Data extracted from a collection:

────────────────────────────────────────

$ cat src/hdl/uart_rx_fifo_xon_xoff_top_assert.svh
// Assertion macros for the UART receive FIFO with XON/XOFF flow control.
// Included by the top level; expects a clock named clk and a reset named rst.
`ifndef UART_RX_FIFO_XON_XOFF_TOP_ASSERT_SVH
`define UART_RX_FIFO_XON_XOFF_TOP_ASSERT_SVH

// Same-cycle implication, checked outside reset.
`define URXF_ASSERT_IMPL(label, ante, cons) \
  label: assert property (@(posedge clk) disable iff (rst) (ante) |-> (cons)) \
    else $error("urxf: same-cycle check failed");

// Next-cycle implication, checked outside reset.
`define URXF_ASSERT_NEXT(label, ante, cons) \
  label: assert property (@(posedge clk) disable iff (rst) (ante) |=> (cons)) \
    else $error("urxf: next-cycle check failed");

`endif

$ cat src/hdl/urxf_pkg.sv
// Shared types and constants for the UART receive FIFO with XON/XOFF.
// No dependencies; used by every module of the block.
package urxf_pkg;

  localparam int DEPTH  = 64;
  localparam int ADDR_W = $clog2(DEPTH);
  localparam int CNT_W  = $clog2(DEPTH + 1);
  localparam int LVL_W  = 7;
  localparam int CMP_W  = (CNT_W > LVL_W) ? CNT_W : LVL_W;
  localparam int PADDR_W = 4;

  localparam logic ACT_RX   = 1'b0;
  localparam logic ACT_READ = 1'b1;

  typedef enum logic [1:0] {
    REG_XON_CHAR   = 2'd0,
    REG_XOFF_CHAR  = 2'd1,
    REG_XOFF_LEVEL = 2'd2,
    REG_XON_LEVEL  = 2'd3
  } reg_idx_t;

  localparam logic [7:0]       XON_RESET   = 8'd17;
  localparam logic [7:0]       XOFF_RESET  = 8'd19;
  localparam logic [LVL_W-1:0] XOFF_LVL_RESET = 7'd5;
  localparam logic [LVL_W-1:0] XON_LVL_RESET  = 7'd54;

  typedef struct packed {
    logic       action;
    logic [7:0] rx_byte;
  } in_t;

  typedef struct packed {
    logic [7:0]       read_data;
    logic             read_valid;
    logic             flow_send;
    logic [7:0]       flow_byte;
    logic             peer_allows_tx;
    logic [LVL_W-1:0] free_space;
    logic             overflow;
  } out_t;

  typedef struct packed {
    logic [7:0]       xon_char;
    logic [7:0]       xoff_char;
    logic [LVL_W-1:0] xoff_free_level;
    logic [LVL_W-1:0] xon_free_level;
  } cfg_t;

  typedef struct packed {
    logic              we;
    logic [ADDR_W-1:0] waddr;
    logic [7:0]        wdata;
    logic              re;
    logic [ADDR_W-1:0] raddr;
  } ram_req_t;

endpackage

$ cat src/hdl/urxf_ram.sv
// Byte store of the receive FIFO: one write port, one read port, registered read.
// Depends on urxf_pkg for depth and request struct.
module urxf_ram (
  input  logic              clk,
  input  urxf_pkg::ram_req_t req,
  output logic [7:0]        rdata
);

  logic [7:0] mem [urxf_pkg::DEPTH];

  always_ff @(posedge clk) begin
    if (req.we) begin
      mem[req.waddr] <= req.wdata;
    end
    if (req.re) begin
      rdata <= mem[req.raddr];
    end
  end

endmodule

────────────────────────────────────────

If a line falls between the first line of the records and the line containing "Next-cycle implication, checked outside reset.", inclusive, repeat it exactly; leave out all others.

● EXPECTED OUTPUT
$ cat src/hdl/uart_rx_fifo_xon_xoff_top_assert.svh
// Assertion macros for the UART receive FIFO with XON/XOFF flow control.
// Included by the top level; expects a clock named clk and a reset named rst.
`ifndef UART_RX_FIFO_XON_XOFF_TOP_ASSERT_SVH
`define UART_RX_FIFO_XON_XOFF_TOP_ASSERT_SVH

// Same-cycle implication, checked outside reset.
`define URXF_ASSERT_IMPL(label, ante, cons) \
  label: assert property (@(posedge clk) disable iff (rst) (ante) |-> (cons)) \
    else $error("urxf: same-cycle check failed");

// Next-cycle implication, checked outside reset.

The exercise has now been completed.